Indeed, in my post-Synod Exhortation “Ecclesia in Africa,” taking up the observations made by many of the Synod Fathers, I wrote that “contemporary Africa can be compared to the man who went down from Jerusalem to Jericho; he fell among robbers who stripped him, beat him and departed, leaving him half dead (cf. Luke 10:30-37).” And I added: “Africa is a Continent where countless human beings — men and women, children and young people — are lying, as it were, on the edge of the road, sick, injured, disabled, marginalized and abandoned. They are in dire need of Good Samaritans who will come to their aid” (n. 41: AAS, 88 , 27).
2. The World Day of the Sick also has as its purpose that of stimulating reflection on the notion of health, which in its most complete meaning also alludes to a situation of harmony of the human being with himself and with the world that surrounds him. Now, it is precisely this vision that Africa expresses in a markedly rich way in her cultural tradition, as is born witness to by so many artistic expressions, of both a civil and religious character, which are full of a sense of joy, of rhythm, and of musicality.
Unfortunately, however, this harmony is today strongly disturbed. So many diseases devastate this Continent, and amongst them all, in particular, there is the scourge of AIDS, “which is sowing suffering and death in many parts of Africa” (ibid., n. 116; 1.c., 69).

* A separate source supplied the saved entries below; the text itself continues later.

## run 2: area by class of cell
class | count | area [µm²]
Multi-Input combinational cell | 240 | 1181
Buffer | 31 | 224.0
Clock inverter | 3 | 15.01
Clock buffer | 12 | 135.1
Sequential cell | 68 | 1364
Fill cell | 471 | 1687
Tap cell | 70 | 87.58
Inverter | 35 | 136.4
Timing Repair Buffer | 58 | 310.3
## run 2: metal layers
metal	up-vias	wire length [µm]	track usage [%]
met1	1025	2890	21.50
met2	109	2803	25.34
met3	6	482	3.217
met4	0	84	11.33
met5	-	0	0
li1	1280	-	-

Conflicts and wars, which torment by no means few regions in Africa, make interventions designed to prevent and treat these diseases more difficult. In camps for refugees and displaced persons there often lie people who even lack the supplies that are indispensable to their survival. I exhort those who have the possibility to do so to become deeply committed to ending such tragedies (cf. ibid., n. 117:1.c., 69-70).
I also remind those who are responsible for the arms trade of what I wrote in that document: “Those who foment wars in Africa by the arms trade are accomplices in abominable crimes against humanity” (ibid., n. 118: 1.c., 70).

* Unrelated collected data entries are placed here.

--- src/tsu_pkg.sv ---
// Shared constants, types and configuration layout of the trigger synchronisation unit
package tsu_pkg;

   localparam int unsigned CLK_HZ     = 200_000_000;
   localparam int unsigned US_PER_S   = 1_000_000;
   localparam int unsigned CYC_PER_US = CLK_HZ / US_PER_S;
   localparam int unsigned SAMPLE_HZ  = 400;
   localparam int unsigned SAMPLE_DIV = CLK_HZ / SAMPLE_HZ;
   localparam int unsigned REF_HZ     = 1;
   localparam int unsigned REF_DIV    = CLK_HZ / REF_HZ;
   localparam int unsigned N_ENTRY    = 4;
   localparam int unsigned N_IN_LINE  = 2;
   localparam int unsigned CNT_W      = 32;

   typedef enum logic [1:0] {
      LINE_IN1,
      LINE_IN2,
      LINE_SW_REQ,
      LINE_OUT
   } tsu_line_t;

   typedef enum logic [1:0] {
      EDGE_RISE,
      EDGE_FALL,
      EDGE_BOTH
   } tsu_edge_t;

   typedef enum logic [2:0] {
      FN_NONE,
      FN_MARK,
      FN_LATEST,
      FN_START,
      FN_CLOCK_LOCK
   } tsu_func_t;

   typedef enum logic [1:0] {
      OUT_OFF,
      OUT_SAMPLE_TICK,
      OUT_REF_1HZ
   } tsu_out_mode_t;

   typedef struct packed {
      logic          enable;
      tsu_func_t     func;
      tsu_line_t     line;
      tsu_edge_t     edge_sel;
      logic [15:0]   skip_first;
      logic [15:0]   skip_factor;
      logic          once;
      logic          msg_en;
      logic [15:0]   delay_us;
   } tsu_entry_t;

   typedef struct packed {
      tsu_out_mode_t mode;
      logic [15:0]   pulse_us;
   } tsu_out_cfg_t;

   typedef struct packed {
      logic              valid;
      logic [CNT_W-1:0]  stamp;
   } tsu_msg_t;

endpackage : tsu_pkg

--- src/tsu_top.sv ---
// Trigger synchronisation unit: input conditioning, functions and output line
`timescale 1ns/1ps
`default_nettype none
module tsu_top #(
   parameter int unsigned SAMPLE_DIV = tsu_pkg::SAMPLE_DIV, // Cycles per 400 Hz sample
   parameter int unsigned REF_DIV    = tsu_pkg::REF_DIV     // Cycles per 1 Hz period
) (
   input  wire logic                    clk_i,               // 200 MHz clock
   input  wire logic                    srst_i,              // Sync reset, active high
   input  wire logic [tsu_pkg::N_IN_LINE-1:0] trigger_input_line_i, // Async pins
   input  wire logic                    software_request_line_i, // Software trigger pulse
   input  wire logic                    cfg_write_i,         // Load new config set
   input  wire tsu_pkg::tsu_entry_t [tsu_pkg::N_ENTRY-1:0] trigger_config_set_i, // Entries
   input  wire tsu_pkg::tsu_out_cfg_t   out_cfg_i,           // Output line config
   input  wire logic                    meas_mode_enter_i,   // New measurement mode pulse
   output logic                         trigger_output_line_o, // Output pin
   output logic                         sample_tick_o,       // 400 Hz sample pulse
   output logic                         data_out_strobe_o,   // Emit output record pulse
   output logic                         trigger_marker_flag_o, // Status word marker
   output tsu_pkg::tsu_msg_t            trigger_msg_o,       // Timestamped marker message
   output logic                         stream_active_o,     // Output streaming level
   output logic [tsu_pkg::N_ENTRY-1:0]  cfg_reject_o         // Entries refused
);
   // ****************************************************************
   // State
   // ****************************************************************
   typedef struct packed {
      logic [tsu_pkg::N_IN_LINE-1:0]       sync1;
      logic [tsu_pkg::N_IN_LINE-1:0]       sync2;
      tsu_pkg::tsu_entry_t [tsu_pkg::N_ENTRY-1:0] cfg;
      tsu_pkg::tsu_out_cfg_t               ocfg;
      logic [tsu_pkg::N_ENTRY-1:0]         act;
      logic                                restart;
      logic [tsu_pkg::CNT_W-1:0]           sdiv;
      logic [tsu_pkg::CNT_W-1:0]           rdiv;
      logic [tsu_pkg::CNT_W-1:0]           stamp;
      logic                                tick;
      logic                                strobe;
      logic                                marker;
      tsu_pkg::tsu_msg_t                   msg;
      logic                                streaming;
      logic                                out_start;
   } tsu_st_t;

   tsu_st_t                      st_q;
   tsu_st_t                      st_d;
   logic [tsu_pkg::N_ENTRY-1:0]  accept;
   logic [tsu_pkg::N_ENTRY-1:0]  act_new;
   logic                         out_pulse;

   // ****************************************************************
   // Configuration checks
   // ****************************************************************
   function automatic logic is_input(input tsu_pkg::tsu_line_t l);
      return (l == tsu_pkg::LINE_IN1) || (l == tsu_pkg::LINE_IN2);
   endfunction : is_input

   function automatic logic is_exclusive(input tsu_pkg::tsu_func_t f);
      return (f == tsu_pkg::FN_LATEST) || (f == tsu_pkg::FN_START);
   endfunction : is_exclusive

   // Decides whether entry idx may run alongside the others; lower index wins between exclusive functions, a clock-lock line clash refuses both
   function automatic logic entry_ok(
      input tsu_pkg::tsu_entry_t [tsu_pkg::N_ENTRY-1:0] c,
      input int unsigned                                idx
   );
      logic ok;
      ok = c[idx].enable && (c[idx].func != tsu_pkg::FN_NONE);
      // No function may use the output line; an entry on it is always refused
      if (c[idx].line == tsu_pkg::LINE_OUT) begin
         ok = 1'b0;
      end
      if (c[idx].func == tsu_pkg::FN_CLOCK_LOCK && !is_input(c[idx].line)) begin
         ok = 1'b0;
      end
      for (int unsigned j = 0; j < tsu_pkg::N_ENTRY; j++) begin
         if (j != idx && c[j].enable && c[j].line == c[idx].line && is_input(c[idx].line)) begin
            if (c[j].func == tsu_pkg::FN_CLOCK_LOCK || c[idx].func == tsu_pkg::FN_CLOCK_LOCK) begin
               ok = 1'b0;
            end
         end
         if (j < idx && c[j].enable && is_exclusive(c[j].func) && is_exclusive(c[idx].func)) begin
            ok = 1'b0;
         end
      end
      return ok;
   endfunction : entry_ok

   // ****************************************************************
   // Per-entry trigger qualifiers
   // ****************************************************************
   genvar gi;
   generate
      for (gi = 0; gi < tsu_pkg::N_ENTRY; gi++) begin : g_entry
         logic lvl;
         // Each entry taps its own line, so one function on both lines is two entries
         assign lvl = (st_q.cfg[gi].line == tsu_pkg::LINE_IN2) ? st_q.sync2[1] :
                      st_q.sync2[0];
         assign act_new[gi] = entry_ok(trigger_config_set_i, gi);

         tsu_trig_qual u_qual (
            .clk_i     (clk_i),
            .srst_i    (srst_i),
            .restart_i (st_q.restart),
            .cfg_i     (st_q.cfg[gi]),
            .active_i  (st_q.act[gi]),
            .lvl_i     (lvl),
            .sw_req_i  (software_request_line_i),
            .accept_o  (accept[gi])
         );
      end
   endgenerate

   // ****************************************************************
   // Function logic
   // ****************************************************************
   always_comb begin
      logic mark_any;
      logic msg_any;
      logic latest_any;
      logic start_any;
      logic lock_any;
      logic latest_mode;
      mark_any    = 1'b0;
      msg_any     = 1'b0;
      latest_any  = 1'b0;
      start_any   = 1'b0;
      lock_any    = 1'b0;
      latest_mode = 1'b0;
      st_d        = st_q;
      st_d.sync1  = trigger_input_line_i;
      st_d.sync2  = st_q.sync1;
      st_d.restart = cfg_write_i | meas_mode_enter_i;
      st_d.tick      = 1'b0;
      st_d.strobe    = 1'b0;
      st_d.out_start = 1'b0;
      st_d.msg.valid = 1'b0;
      st_d.stamp     = st_q.stamp + tsu_pkg::CNT_W'(1);

      if (cfg_write_i) begin
         st_d.cfg  = trigger_config_set_i;
         st_d.ocfg = out_cfg_i;
         st_d.act  = act_new;
      end

      for (int unsigned i = 0; i < tsu_pkg::N_ENTRY; i++) begin
         if (st_q.act[i]) begin
            case (st_q.cfg[i].func)
               tsu_pkg::FN_MARK: begin
                  mark_any = mark_any | accept[i];
                  msg_any  = msg_any | (accept[i] & st_q.cfg[i].msg_en);
               end
               tsu_pkg::FN_LATEST: begin
                  latest_mode = 1'b1;
                  latest_any  = latest_any | accept[i];
               end
               tsu_pkg::FN_START: begin
                  start_any = start_any | accept[i];
               end
               tsu_pkg::FN_CLOCK_LOCK: begin
                  lock_any = lock_any | accept[i];
               end
               default: begin
               end
            endcase
         end
      end

      // Sample clock; the reference edge restarts the phase so drift never accumulates
      if (lock_any || start_any || st_q.sdiv >= tsu_pkg::CNT_W'(SAMPLE_DIV - 1)) begin
         st_d.sdiv = '0;
         st_d.tick = 1'b1;
      end else begin
         st_d.sdiv = st_q.sdiv + tsu_pkg::CNT_W'(1);
      end
      if (lock_any || st_q.rdiv >= tsu_pkg::CNT_W'(REF_DIV - 1)) begin
         st_d.rdiv = '0;
      end else begin
         st_d.rdiv = st_q.rdiv + tsu_pkg::CNT_W'(1);
      end

      // Start mode holds streaming off until its trigger; other modes stream freely
      if (meas_mode_enter_i || cfg_write_i) begin
         st_d.streaming = 1'b1;
         for (int unsigned i = 0; i < tsu_pkg::N_ENTRY; i++) begin
            if (act_new[i] && trigger_config_set_i[i].func == tsu_pkg::FN_START) begin
               st_d.streaming = 1'b0;
            end
         end
      end else if (start_any) begin
         st_d.streaming = 1'b1;
      end

      if (latest_mode) begin
         st_d.strobe = latest_any;
      end else begin
         st_d.strobe = st_d.tick && (st_q.streaming || start_any);
      end

      // Marker covers one output record; a new mark on the strobe cycle survives
      if (mark_any) begin
         st_d.marker = 1'b1;
      end else if (st_q.strobe) begin
         st_d.marker = 1'b0;
      end
      if (msg_any) begin
         st_d.msg.valid = 1'b1;
         st_d.msg.stamp = st_q.stamp;
      end

      case (st_q.ocfg.mode)
         tsu_pkg::OUT_SAMPLE_TICK: st_d.out_start = st_d.tick;
         tsu_pkg::OUT_REF_1HZ:     st_d.out_start = (st_d.rdiv == '0);
         default:                  st_d.out_start = 1'b0;
      endcase
   end

   always_ff @(posedge clk_i) begin
      if (srst_i) begin
         st_q           <= '0;
         st_q.streaming <= 1'b1;
      end else begin
         st_q <= st_d;
      end
   end

   // ****************************************************************
   // Output line
   // ****************************************************************
   tsu_pulse_gen u_pulse (
      .clk_i      (clk_i),
      .srst_i     (srst_i),
      .start_i    (st_q.out_start),
      .width_us_i (st_q.ocfg.pulse_us),
      .pulse_o    (out_pulse)
   );

   assign trigger_output_line_o = out_pulse;
   assign sample_tick_o         = st_q.tick;
   assign data_out_strobe_o     = st_q.strobe;
   assign trigger_marker_flag_o = st_q.marker;
   assign trigger_msg_o         = st_q.msg;
   assign stream_active_o       = st_q.streaming;
   assign cfg_reject_o          = ~st_q.act;

endmodule : tsu_top
`default_nettype wire

--- src/tsu_trig_qual.sv ---
// One input configuration entry: edge detect, skip counts, one-shot and delay
`timescale 1ns/1ps
`default_nettype none
module tsu_trig_qual (
   input  wire logic              clk_i,      // 200 MHz clock
   input  wire logic              srst_i,     // Sync reset, active high
   input  wire logic              restart_i,  // Config rewrite or new mode
   input  wire tsu_pkg::tsu_entry_t cfg_i,    // Entry settings
   input  wire logic              active_i,   // Entry accepted by checks
   input  wire logic              lvl_i,      // Synchronised line level
   input  wire logic              sw_req_i,   // Software request pulse
   output logic                   accept_o    // Accepted trigger pulse
);
   typedef struct packed {
      logic                     prev;
      logic [15:0]              skip_cnt;
      logic [15:0]              phase;
      logic                     done;
      logic                     busy;
      logic [tsu_pkg::CNT_W-1:0] dly;
      logic                     fire;
   } tsu_qual_st_t;

   tsu_qual_st_t st_q;
   tsu_qual_st_t st_d;
   logic         hit;
   logic         rise;
   logic         fall;
   logic [tsu_pkg::CNT_W-1:0] dly_cyc;

   assign dly_cyc = tsu_pkg::CNT_W'(cfg_i.delay_us) * tsu_pkg::CNT_W'(tsu_pkg::CYC_PER_US);

   always_comb begin
      st_d      = st_q;
      st_d.prev = lvl_i;
      st_d.fire = 1'b0;
      rise      = lvl_i & ~st_q.prev;
      fall      = ~lvl_i & st_q.prev;
      case (cfg_i.edge_sel)
         tsu_pkg::EDGE_RISE: hit = rise;
         tsu_pkg::EDGE_FALL: hit = fall;
         tsu_pkg::EDGE_BOTH: hit = rise | fall;
         default:            hit = 1'b0;
      endcase
      if (cfg_i.line == tsu_pkg::LINE_SW_REQ) begin
         hit = sw_req_i;
      end
      hit = hit & active_i;
      if (restart_i) begin
         st_d.skip_cnt = '0;
         st_d.phase    = '0;
         st_d.done     = 1'b0;
         st_d.busy     = 1'b0;
      end else begin
         if (st_q.busy) begin
            if (st_q.dly <= tsu_pkg::CNT_W'(1)) begin
               st_d.busy = 1'b0;
               st_d.fire = 1'b1;
            end else begin
               st_d.dly = st_q.dly - tsu_pkg::CNT_W'(1);
            end
         end
         // Triggers during a pending delay are dropped, not queued
         if (hit && !st_q.done && !st_q.busy) begin
            if (st_q.skip_cnt < cfg_i.skip_first) begin
               st_d.skip_cnt = st_q.skip_cnt + 16'h0001;
            end else begin
               st_d.phase = (st_q.phase >= cfg_i.skip_factor) ? 16'h0000 :
                            st_q.phase + 16'h0001;
               if (st_q.phase == 16'h0000) begin
                  st_d.done = cfg_i.once;
                  if (dly_cyc == '0) begin
                     st_d.fire = 1'b1;
                  end else begin
                     st_d.busy = 1'b1;
                     st_d.dly  = dly_cyc;
                  end
               end
            end
         end
      end
   end

   always_ff @(posedge clk_i) begin
      if (srst_i) begin
         st_q <= '0;
      end else begin
         st_q <= st_d;
      end
   end

   assign accept_o = st_q.fire;

endmodule : tsu_trig_qual
`default_nettype wire

--- src/tsu_pulse_gen.sv ---
// Output pulse stretcher with width in microseconds
`timescale 1ns/1ps
`default_nettype none
module tsu_pulse_gen (
   input  wire logic        clk_i,     // 200 MHz clock
   input  wire logic        srst_i,    // Sync reset, active high
   input  wire logic        start_i,   // Start pulse
   input  wire logic [15:0] width_us_i,// Pulse width in microseconds
   output logic             pulse_o    // Registered output level
);
   typedef struct packed {
      logic                      out;
      logic [tsu_pkg::CNT_W-1:0] cnt;
   } tsu_pg_st_t;

   tsu_pg_st_t st_q;
   tsu_pg_st_t st_d;
   logic [tsu_pkg::CNT_W-1:0] w_cyc;

   assign w_cyc = tsu_pkg::CNT_W'(width_us_i) * tsu_pkg::CNT_W'(tsu_pkg::CYC_PER_US);

   always_comb begin
      st_d = st_q;
      if (start_i) begin
         // A zero width still gives a one-cycle pulse so no tick vanishes
         st_d.out = 1'b1;
         st_d.cnt = (w_cyc == '0) ? tsu_pkg::CNT_W'(1) : w_cyc;
      end else if (st_q.out) begin
         if (st_q.cnt <= tsu_pkg::CNT_W'(1)) begin
            st_d.out = 1'b0;
            st_d.cnt = '0;
         end else begin
            st_d.cnt = st_q.cnt - tsu_pkg::CNT_W'(1);
         end
      end
   end

   always_ff @(posedge clk_i) begin
      if (srst_i) begin
         st_q <= '0;
      end else begin
         st_q <= st_d;
      end
   end

   assign pulse_o = st_q.out;

endmodule : tsu_pulse_gen
`default_nettype wire

--- config.mk ---
export PLATFORM = sky130hd
export DESIGN_NAME = tsu_top
export DESIGN_NICKNAME = d
export VERILOG_FILES = /design/src/tsu_pkg.sv /design/src/tsu_top.sv /design/src/tsu_trig_qual.sv /design/src/tsu_pulse_gen.sv
export SDC_FILE = /design/constraint.sdc
export NUM_CORES = 2
export LEC_CHECK = 0
export BUFFER_PORTS_ARGS = -buffer_cell sky130_fd_sc_hd__buf_4
export CORE_MARGIN = 2
export CORE_UTILIZATION = 55
export DETAILED_ROUTE_END_ITERATION = 10
export GPL_TIMING_DRIVEN = 0
export PLACE_DENSITY = 0.74
export SLEW_MARGIN = 20
export SYNTH_ARGS = -nofsm -noshare
export SYNTH_HDL_FRONTEND = slang
export SYNTH_SLANG_ARGS = --single-unit
--- constraint.sdc ---
create_clock -name clk_i -period 11.83 [get_ports clk_i]
set_input_delay 0.5915 -clock clk_i [delete_from_list [all_inputs] [get_ports clk_i]]
set_output_delay 0.5915 -clock clk_i [all_outputs]
set_load 0.05 [all_outputs]
==> summary.txt <==
Floorplan
  – Die Y: 279.5 um
  – Core area: 75570 um2
  – I/O Pins: between 200 and 300
  – Starting Density: 0.5525
  – Die area: 78130 um2
  – Die Wd: 279.5 um
  – # rows: 101

Timing
  – Hold Vio Cnt, Final: 0
  – Setup TNS: 0 ns
  – Final setup viols: 0
  – Slew margin rel.: 0.2305
  – RSZ-0062 raised after global routing: no
  – Slew at the pin closest to its max-slew limit: between 1 and 1.5 ns
  – Max-slew violation count: 0
  – Fin crit period: around 5.5 ns
  – Fmax achieved: 182.6 MHz
  – Period Utilization, post-route: 0.4628
  – Clock skew: a little over 0.03 ns

Drt
  – ANT nets after route: 0
  – DRC errors left: 0
  – Average wire per standard cell: 18.22 um
  – Post-Route WL: 115100 um
  – DRT iter0 DRCs: 2781
  – Vias: 36.42k
  – Pre-Repair DR Iteration Count: 6
  – Avg Vias per Cell: 5.765

Power
  – VDD IR max: 0.1090 mV
  – Pwr dens: 123.6 nW/um2
  – Pleak: 21.10 nW

Clocking
  – Worst skew pair latency: 0.64 ns
  – Clock Path Buffers: 3
  – Htree depth: 3
  – # hold bufs at CTS: 0
  – Clk slew on worst S/H paths: 0.06 ns
  – Number of setup buffers added after CTS: 0
  – Post-cts resize count: 0
  – Num CTS Buffers: 77
  – Root buffer cell: clkbuf_16
  – CTS tree: built
  – Clock Sink Count: 694

Layout
  – Area grow syn2layout: 14.89%
  – Nets: 6014
  – Final core occ: 0.6348
  – Fraction of layout cells with a size suffix above 1: 0.09646

Worst setup path
  – Crit path max fanout: 10
  – Worst setup SP type: flop
  – Arrival time worst endpoint: around 6.0 ns
  – Crit path kind: flop to flop
  – Crit. End Element: flop
  – Data required, critical path: approximately 12 ns

Yosys
  – Seq/Total Area, Yosys: 0.3328
  – Post-synth EDFFs: 0
  – Asr flop ratio synth: 0
  – Netlist Area Pre-Place: approximately 42000 um2
  – Top post-synthesis cells by area: dfxtp_1 (33%), ha_1 (13%), mux2i_1 (7.2%)
  – Ys Warns: 0
  – Synth area leader: dfxtp_1
  – Syn Inst Count: 4888
  – Most frequent cell after synthesis: nor2_1
  – Dominant register cell in the synthesized netlist: dfxtp_1
  – Library cells used by synthesis: just over 90
  – Post-synthesis area per instance: ~8.5 um2
  – Post-synthesis register bit count: 694
  – Top-area cell type share of the netlist area: 0.3328
  – Most frequent cells after synthesis: nor2_1 (782), dfxtp_1 (694), ha_1 (427)

GRT
  – First-pass GRT wire length: 183100 um
  – GRT Max-Usage Layer: met2
  – Antenna violations before repair: 7
  – Vias in the first global route: 34.57k
  – Gr usage total: 0.2891
  – Met1 Use GR: 0.3894
  – Grt total ovfl: 0
  – Met2 Use GR: 0.4675
  – GR Util met3: 0.04879
  – Largest net degree at the start of global routing: 15

Placement
  – HPWL after detailed placement: 87590 um
  – Final GP Congestion: about 0.93
  – I/O Buffers: between 200 and 300

Hold path
  – Worst Hold Class: input pin to flop

Outcome
  – Outcome: complete, no violations

Run
  – Max_cap viols: 0
report_power, final:
part / internal, mW / switching (mW) / total [mW]
sequential: 2.40 / 0.0618 / 2.46
combinational: 0.376 / 0.540 / 0.916
clock: 1.50 / 1.05 / 2.55
total: 4.28 / 1.65 / 5.93
stage by stage:
| stage | std cells | area (um2) | power, mW | setup slack, ns | hold WS (ns) |
|---|---|---|---|---|---|
| floorplan | 4904 | 41810 | 3.120 | 7.513 | 0.4138 |
| global placement | 6172 | 45210 | 3.397 | 6.588 | 0.4484 |
| detailed placement | 6174 | 45240 | 3.414 | 6.562 | 0.4363 |
| CTS | 6317 | 47940 | 5.952 | 6.530 | 0.1551 |
| global route | 6317 | 47970 | 6.167 | 6.109 | 0.1837 |
| finish | 6318 | 47970 | 5.928 | 6.355 | 0.1827 |
layout make-up:
type | count | area [um2]
multi-input cells | 3713 | 25930
clock inverters | 36 | 480.5
clock buffers | 107 | 2222
repair buffers | 292 | 2196
fillers | 6473 | 27600
diodes | 1 | 2.502
plain buffers | 217 | 968.4
inverters | 280 | 1051
flip-flops and latches | 694 | 13890
well taps | 978 | 1224
flip-flops by register name, indices dropped and copies added, names as in the netlist:
name and flops:
st_q 350, g_entry.u_qual.st_q 268, trigger_msg_o 33, u_pulse.st_q 32, g_entry.u_qual.accept_o 4, st_d 2
data_out_strobe_o 1, sample_tick_o 1, stream_active_o 1, trigger_marker_flag_o 1, u_pulse.pulse_o 1
final timing paths:
kind	cells after the start	slack, ns	endpoint	from
setup / recovery	14	6.35	g_entry[2].u_qual.st_q[31]	st_q[285]
hold / removal	3	0.18	st_q[369]	trigger_config_set_i[212]
setup reg to reg	14	6.35	g_entry[2].u_qual.st_q[31]	st_q[285]
hold reg to reg	1	0.45	st_q[390]	st_d[390]
per-layer routing:
metal,vias to the layer above,share of wire
met5,-,0.00066
met2,1146,0.45
met4,12,0.035
li1,17970,-
met1,17080,0.45
met3,219,0.070
critical path, stage by stage, from the launching register on:
cell	delay, ns
dfxtp_1	0.44
ha_1	0.28
ha_1	0.31
fa_1	0.46
ha_1	0.41
a2111oi_0	0.50
o21a_1	0.19
o21ai_0	0.09
a31oi_1	0.30
nor3_1	0.08
a311oi_1	0.67
a41oi_1	0.60
nand2_1	0.52
nand2_1	0.33
nor2_1	0.22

3. As regards the drama of AIDS, I have already had occasion in other circumstances to emphasize that AIDS is also a “pathology of the spirit.” In order to fight AIDS in a responsible way, its prevention should be increased through education in respect for the sacred value of life and through formation in the correct practice of sexuality. Indeed, although many infections by contagion through blood take place, especially during the course of pregnancy — infections that should be combated with every endeavor — those that take place by a sexual route, which can be avoided first and foremost through responsible behavior and the observance of chastity, are far greater in number.
The Bishops taking part in the above mentioned Synod for Africa of 1994, referring to the role that irresponsible sexual behavior plays in the spread of this disease, formulated a recommendation that I would like to propose again here: “The companionship, joy, happiness and peace which Christian marriage and fidelity provide, and the safeguard which chastity gives, must be continuously presented to the faithful, particularly the young” (Apostolic Exhortation “Ecclesia in Africa,” n. 116: AAS, 88 , 27).
4. Everyone should feel involved in the fight against AIDS. It is up to those in government and the civil authorities to provide, in relation to this same subject, clear and correct information at the service of citizens, and also to devote sufficient resources to the education of young people and to health care. I encourage international organizations to promote initiatives in this field that are inspired by wisdom and solidarity, always seeking to defend human dignity and uphold the inviolable right to life.
A convinced applause goes to those pharmaceutical companies that are committed to keeping down the price of drugs and medicines used in the treatment of AIDS. It is certainly the case that economic resources are needed in the health care field and that yet further resources are needed to make the drugs and medicines that are discovered marketable, but in the face of emergencies such as AIDS the safeguarding of human life must come before any other assessment.
I ask pastoral workers “to bring to their brothers and sisters affected by AIDS all possible material, moral and spiritual comfort. I urgently ask the world’s scientists and political leaders, moved by the love and respect due to every human person, to use every means available in order to put an end to this scourge” (Apostolic Exhortation “Ecclesia in Africa,” n. 116: 1.c.).
I would like in particular to remember here, with admiration, the very many health care workers, pastoral assistants and volunteers who, as Good Samaritans, spend their lives at the side of AIDS victims and take care of their relatives. In this area, the service provided by millions of Catholic health care institutions is valuable, coming to the aid, as they do, at times in a heroic way, to those in Africa who are afflicted by every sort of infirmity, in particular by AIDS, by malaria and by tuberculosis.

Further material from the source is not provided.